Open cwulfman opened 8 years ago
This problem raises, again, the issue of how to scan page spreads. We've gone back and forth on this: on the one hand, treating each 'leaf' as a page, as with typical bound books, covers the vast majority of cases, and it creates consistent actual->virtual mappings for page turners, etc. On the other hand, it doesn't support fold-outs, tri-folds, two-page spreads, and other printing practices that do not respect the conventional page layouts. 291 is a particularly notable example of this. The magazine is printed, landscape, on a single sheet of paper, two sides, and tri-folded, resulting in 6 printed panels that may be juxtaposed in a variety of ways (1 page up, 2 pages up 2 ways, 3 pages up, etc.) As far as I know, there is no digital page viewer currently available that can simulate the folding and unfolding of such a structure, and scholars are annoyed by this deficiency. At some point, I believe, we decided that the best we could do was to unfold the issue completely and shoot both sides. This allows us to capture the appearance of the "page" as it was printed: that way we could satisfy art historians who want to see the spreads, and we could properly zone things like the de Zayas/Rhoades collaboration that prompted this ticket. So my question is, why did we go back to the single-page image sequence?
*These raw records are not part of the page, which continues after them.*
File: src/design/alert_gate.sv
// Purpose: Folds unmasked status bits into one registered alert level
// Assumes: Status and masks arrive through alert_if
// Notes:   The overtemperature state bit is ignored in comparator mode
`timescale 1ns/1ps
module alert_gate
   import fan_regs_pkg::*;
(
   // Clock and reset
   input  wire logic clock_i,
   input  wire logic rstn_i,
   // Status and masks
   alert_if.gate     al
);
   logic [7:0] st2;
   logic       pending;

   always_comb begin
      st2 = al.status2;
      if (al.comp_mode) begin
         st2[OT_STATE_BIT] = 1'b0;
      end
      pending = |(al.status1 & ~al.mask1 & al.qualify1)
              | |(st2 & ~al.mask2)
              | |(al.status3 & ~al.mask3);
   end

   always_ff @(posedge clock_i) begin
      if (!rstn_i) begin
         al.alert <= 1'b0;
      end else begin
         al.alert <= pending;
      end
   end

endmodule // alert_gate

File: config.mk
export PLATFORM = sky130hd
export DESIGN_NAME = fan_source_alert_mask_regs
export DESIGN_NICKNAME = d
export VERILOG_FILES = /design/src/include/fan_regs_pkg.sv /design/src/include/alert_if.sv /design/src/design/fan_source_alert_mask_regs.sv /design/src/design/fault_queue.sv /design/src/design/alert_gate.sv
export SDC_FILE = /design/constraint.sdc
export NUM_CORES = 1
export LEC_CHECK = 0
export ABC_AREA = 1
export BUFFER_PORTS_ARGS = -buffer_cell sky130_fd_sc_hd__buf_2
export CAP_MARGIN = 20
export CORE_UTILIZATION = 35
export CTS_CLUSTER_DIAMETER = 150
export DETAILED_ROUTE_END_ITERATION = 7
export MAX_ROUTING_LAYER = met4
export PLACE_DENSITY_LB_ADDON = 0.2
export SKIP_CTS_REPAIR_TIMING = 1
export SLEW_MARGIN = 30
export SYNTH_ARGS = -nofsm -noshare
export SYNTH_HDL_FRONTEND = slang
export SYNTH_SLANG_ARGS = --single-unit
File: constraint.sdc
create_clock -name clock_i -period 1.5 [get_ports clock_i]
set_clock_uncertainty 0.1 [all_clocks]
set_input_delay 0 -clock clock_i [delete_from_list [all_inputs] [get_ports clock_i]]
set_output_delay 0 -clock clock_i [all_outputs]
set_load 0.01 [all_outputs]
We can leave this as is for now, but it isn't really resolved. Perhaps a use case for the IIIF viewer community?
http://bluemountain.princeton.edu/bluemtn/cgi-bin/bluemtn?a=d&d=bmtnaao191505-01.2.2&e=-------en-20--1--txt-txIN-------
So the idea is that there is a 2 page M de Zayas image wrapped around two poems. We tried very hard in docworks but it doesn't seem to have respected the structure in that way.
Instead we got a master constituent with an image (for page 2) and two poems in it, and then the image for page 3 in a non-nested constituent (c006).
It just doesn't seem to be comfortable considering the image to be both pages, not sure that manual surgery can actually fix this problem.